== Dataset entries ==
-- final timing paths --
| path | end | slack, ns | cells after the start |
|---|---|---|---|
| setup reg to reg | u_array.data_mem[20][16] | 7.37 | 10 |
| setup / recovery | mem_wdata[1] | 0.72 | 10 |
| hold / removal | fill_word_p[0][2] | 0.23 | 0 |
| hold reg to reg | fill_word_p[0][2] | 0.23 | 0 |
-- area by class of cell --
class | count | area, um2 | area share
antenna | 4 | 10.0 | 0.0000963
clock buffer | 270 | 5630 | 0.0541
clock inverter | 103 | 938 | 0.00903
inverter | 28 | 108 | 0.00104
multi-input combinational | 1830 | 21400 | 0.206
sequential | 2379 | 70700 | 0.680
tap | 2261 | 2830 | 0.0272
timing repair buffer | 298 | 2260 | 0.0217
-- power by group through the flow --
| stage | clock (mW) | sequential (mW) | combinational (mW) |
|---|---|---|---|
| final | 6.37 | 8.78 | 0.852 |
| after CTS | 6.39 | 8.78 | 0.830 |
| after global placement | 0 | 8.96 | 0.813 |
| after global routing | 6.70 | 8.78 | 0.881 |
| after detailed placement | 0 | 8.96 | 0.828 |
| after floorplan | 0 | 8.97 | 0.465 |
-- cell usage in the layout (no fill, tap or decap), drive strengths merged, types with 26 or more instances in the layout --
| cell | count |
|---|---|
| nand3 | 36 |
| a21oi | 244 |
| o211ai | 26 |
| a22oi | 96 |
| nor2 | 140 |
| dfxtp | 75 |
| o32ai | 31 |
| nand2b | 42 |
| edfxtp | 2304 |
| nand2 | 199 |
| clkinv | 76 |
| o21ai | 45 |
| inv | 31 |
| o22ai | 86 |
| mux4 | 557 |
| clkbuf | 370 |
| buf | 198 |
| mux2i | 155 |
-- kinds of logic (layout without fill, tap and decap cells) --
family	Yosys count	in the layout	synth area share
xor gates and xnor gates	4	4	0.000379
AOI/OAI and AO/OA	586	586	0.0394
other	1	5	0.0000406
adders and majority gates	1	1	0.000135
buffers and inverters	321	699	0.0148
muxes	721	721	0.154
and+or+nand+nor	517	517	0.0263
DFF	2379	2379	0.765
### config.mk
export PLATFORM = sky130hd
export DESIGN_NAME = pipeline_stage_chain
export DESIGN_NICKNAME = d
export VERILOG_FILES = /design/src/rtl/pipeline_stage_chain.sv
export SDC_FILE = /design/constraint.sdc
export NUM_CORES = 1
export LEC_CHECK = 0
export ABC_AREA = 1
export BUFFER_PORTS_ARGS = -buffer_cell sky130_fd_sc_hd__clkbuf_2
export CAP_MARGIN = 20
export CORE_MARGIN = 2
export CORE_UTILIZATION = 51
export DETAILED_ROUTE_END_ITERATION = 8
export GPL_ROUTABILITY_DRIVEN = 0
export HOLD_SLACK_MARGIN = 0.06
export PLACE_DENSITY = 0.76
export SLEW_MARGIN = 20
export SYNTH_ARGS = -nofsm -noshare
export SYNTH_HDL_FRONTEND = slang
export SYNTH_SLANG_ARGS = --single-unit
### constraint.sdc
create_clock -name CLK -period 2.2 [get_ports CLK]
set_input_delay 0.22 -clock CLK [delete_from_list [all_inputs] [get_ports CLK]]
set_output_delay 0.22 -clock CLK [all_outputs]
set_load 0.005 [all_outputs]
### config.mk
export PLATFORM = sky130hd
export DESIGN_NAME = match_ctrl
export DESIGN_NICKNAME = d
export VERILOG_FILES = /design/src/rtl/volley_pkg.sv /design/src/rtl/frame_timer.sv /design/src/rtl/match_ctrl.sv
export SDC_FILE = /design/constraint.sdc
export NUM_CORES = 1
export LEC_CHECK = 0
export BUFFER_PORTS_ARGS = -buffer_cell sky130_fd_sc_hd__buf_4
export CORE_MARGIN = 3
export CORE_UTILIZATION = 52
export CTS_CLUSTER_DIAMETER = 40
export DETAILED_ROUTE_END_ITERATION = 10
export PLACE_DENSITY = 0.77
export SLEW_MARGIN = 20
export SYNTH_ARGS = -nofsm -noshare
export SYNTH_HDL_FRONTEND = slang
export SYNTH_SLANG_ARGS = --single-unit
### constraint.sdc
create_clock -name clk -period 2.1 [get_ports clk]
set_input_delay 0.315 -clock clk [delete_from_list [all_inputs] [get_ports clk]]
set_output_delay 0.315 -clock clk [all_outputs]
set_load 0.05 [all_outputs]
### src/rtl/volley_pkg.sv
// Shared definitions for the volley game blocks (physics, match control, renderer).
// Holds the match FSM state codes, winner codes and default frame constants.
package volley_pkg;

    typedef enum logic [2:0] {
        ST_IDLE  = 3'd0,
        ST_SERVE = 3'd1,
        ST_RALLY = 3'd2,
        ST_POINT = 3'd3,
        ST_OVER  = 3'd4
    } state_e;

    localparam logic [1:0] WIN_NONE = 2'd0;
    localparam logic [1:0] WIN_P1   = 2'd1;
    localparam logic [1:0] WIN_P2   = 2'd2;

    localparam int DEF_WIN_SCORE    = 7;
    localparam int DEF_SERVE_FRAMES = 60;
    localparam int DEF_PAUSE_FRAMES = 90;
    localparam int DEF_SCORE_W      = 4;

    // Counter width able to hold the longer of two frame waits (never below 1 bit).
    function automatic int timer_width(input int a, input int b);
        int m;
        m = (a > b) ? a : b;
        return (m > 1) ? $clog2(m) : 1;
    endfunction

endpackage

### src/rtl/frame_timer.sv
// Frame-tick counter with synchronous clear; done flags the tick on which the
// count equals the loaded terminal value.
module frame_timer #(
    parameter int W = 7
) (
    input  logic         clk,
    input  logic         rst,
    input  logic         clr,
    input  logic         tick,
    input  logic [W-1:0] last,
    output logic         done
);

    logic [W-1:0] count_q;

    assign done = tick && (count_q == last);

    // NOTE: sequential state uses non-blocking assignments so every register samples pre-edge values.
    always_ff @(posedge clk) begin
        if (rst || clr) begin
            count_q <= '0;
        end else if (tick) begin
            count_q <= count_q + 1'b1;
        end
    end

endmodule

### src/rtl/match_ctrl.sv
// Match-level sequencer: serve / rally / point-pause / match-over flow, score
// keeping, and gating of the physics frame enable and reset.
module match_ctrl
    import volley_pkg::*;
#(
    parameter int WIN_SCORE    = DEF_WIN_SCORE,
    parameter int SERVE_FRAMES = DEF_SERVE_FRAMES,
    parameter int PAUSE_FRAMES = DEF_PAUSE_FRAMES,
    parameter int SCORE_W      = DEF_SCORE_W
) (
    input  logic               clk,
    input  logic               rst,
    input  logic               frame_tick,
    input  logic               start_btn,
    input  logic               game_over,
    input  logic [1:0]         winner,
    input  logic               valid,
    output logic               phys_en,
    output logic               phys_rst_n,
    output logic [SCORE_W-1:0] p1_score,
    output logic [SCORE_W-1:0] p2_score,
    output logic [2:0]         state,
    output logic [1:0]         match_winner,
    output logic               point_pulse
);

    localparam int                 CNT_W      = timer_width(SERVE_FRAMES, PAUSE_FRAMES);
    localparam logic [CNT_W-1:0]   SERVE_LAST = CNT_W'(SERVE_FRAMES - 1);
    localparam logic [CNT_W-1:0]   PAUSE_LAST = CNT_W'(PAUSE_FRAMES - 1);
    localparam logic [SCORE_W-1:0] WIN_VAL    = SCORE_W'(WIN_SCORE);

    state_e             state_q, state_d;
    logic               start_q;
    logic               start_rise;
    logic               clear_match, score_p1, score_p2, set_winner;
    logic               rst_n_d;
    logic               phys_rst_n_q, point_pulse_q;
    logic [SCORE_W-1:0] p1_q, p2_q;
    logic [1:0]         match_winner_q;
    logic               tm_tick, tm_done;
    logic [CNT_W-1:0]   tm_last;

    assign start_rise = start_btn && !start_q;

    // Timer inputs kept outside the FSM process so done does not loop back through it.
    assign tm_tick = frame_tick && (state_q == ST_SERVE || state_q == ST_POINT);
    assign tm_last = (state_q == ST_POINT) ? PAUSE_LAST : SERVE_LAST;

    frame_timer #(.W(CNT_W)) u_timer (
        .clk  (clk),
        .rst  (rst),
        .clr  (state_d != state_q),
        .tick (tm_tick),
        .last (tm_last),
        .done (tm_done)
    );

    always_ff @(posedge clk) begin
        if (rst) state_q <= ST_IDLE;
        else     state_q <= state_d;
    end

    // NOTE: every signal driven here gets a default first, so no path leaves one unassigned (no latches).
    always_comb begin
        state_d     = state_q;
        clear_match = 1'b0;
        score_p1    = 1'b0;
        score_p2    = 1'b0;
        set_winner  = 1'b0;
        phys_en     = 1'b0;
        case (state_q)
            ST_IDLE, ST_OVER: begin
                if (start_rise) begin
                    clear_match = 1'b1;
                    state_d     = ST_SERVE;
                end
            end
            ST_SERVE: begin
                if (tm_done) state_d = ST_RALLY;
            end
            ST_RALLY: begin
                phys_en = frame_tick;
                if (valid && game_over) begin
                    if (winner == WIN_P1) begin
                        score_p1 = 1'b1;
                        state_d  = ST_POINT;
                    end else if (winner == WIN_P2) begin
                        score_p2 = 1'b1;
                        state_d  = ST_POINT;
                    end
                end
            end
            ST_POINT: begin
                if (tm_done) begin
                    if (p1_q == WIN_VAL || p2_q == WIN_VAL) begin
                        set_winner = 1'b1;
                        state_d    = ST_OVER;
                    end else begin
                        state_d = ST_SERVE;
                    end
                end
            end
            default: state_d = ST_IDLE;
        endcase
        // Physics runs out of reset in SERVE/RALLY/POINT, except for the first cycle of each serve.
        rst_n_d = (state_d == ST_SERVE || state_d == ST_RALLY || state_d == ST_POINT) &&
                  !(state_d == ST_SERVE && state_q != ST_SERVE);
    end

    always_ff @(posedge clk) begin
        if (rst) begin
            start_q        <= 1'b0;
            phys_rst_n_q   <= 1'b0;
            point_pulse_q  <= 1'b0;
            p1_q           <= '0;
            p2_q           <= '0;
            match_winner_q <= WIN_NONE;
        end else begin
            start_q       <= start_btn;
            phys_rst_n_q  <= rst_n_d;
            point_pulse_q <= score_p1 || score_p2;
            if (clear_match) begin
                p1_q           <= '0;
                p2_q           <= '0;
                match_winner_q <= WIN_NONE;
            end else begin
                if (score_p1 && p1_q != WIN_VAL) p1_q <= p1_q + 1'b1;
                if (score_p2 && p2_q != WIN_VAL) p2_q <= p2_q + 1'b1;
                if (set_winner) match_winner_q <= (p1_q == WIN_VAL) ? WIN_P1 : WIN_P2;
            end
        end
    end

    assign phys_rst_n   = phys_rst_n_q;
    assign point_pulse  = point_pulse_q;
    assign p1_score     = p1_q;
    assign p2_score     = p2_q;
    assign match_winner = match_winner_q;
    assign state        = state_q;

endmodule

== What the task asks ==
Wherever the string "final" appears in the data above, copy the line it sits in.

== Exercise solution ==
-- final timing paths --
| final | 6.37 | 8.78 | 0.852 |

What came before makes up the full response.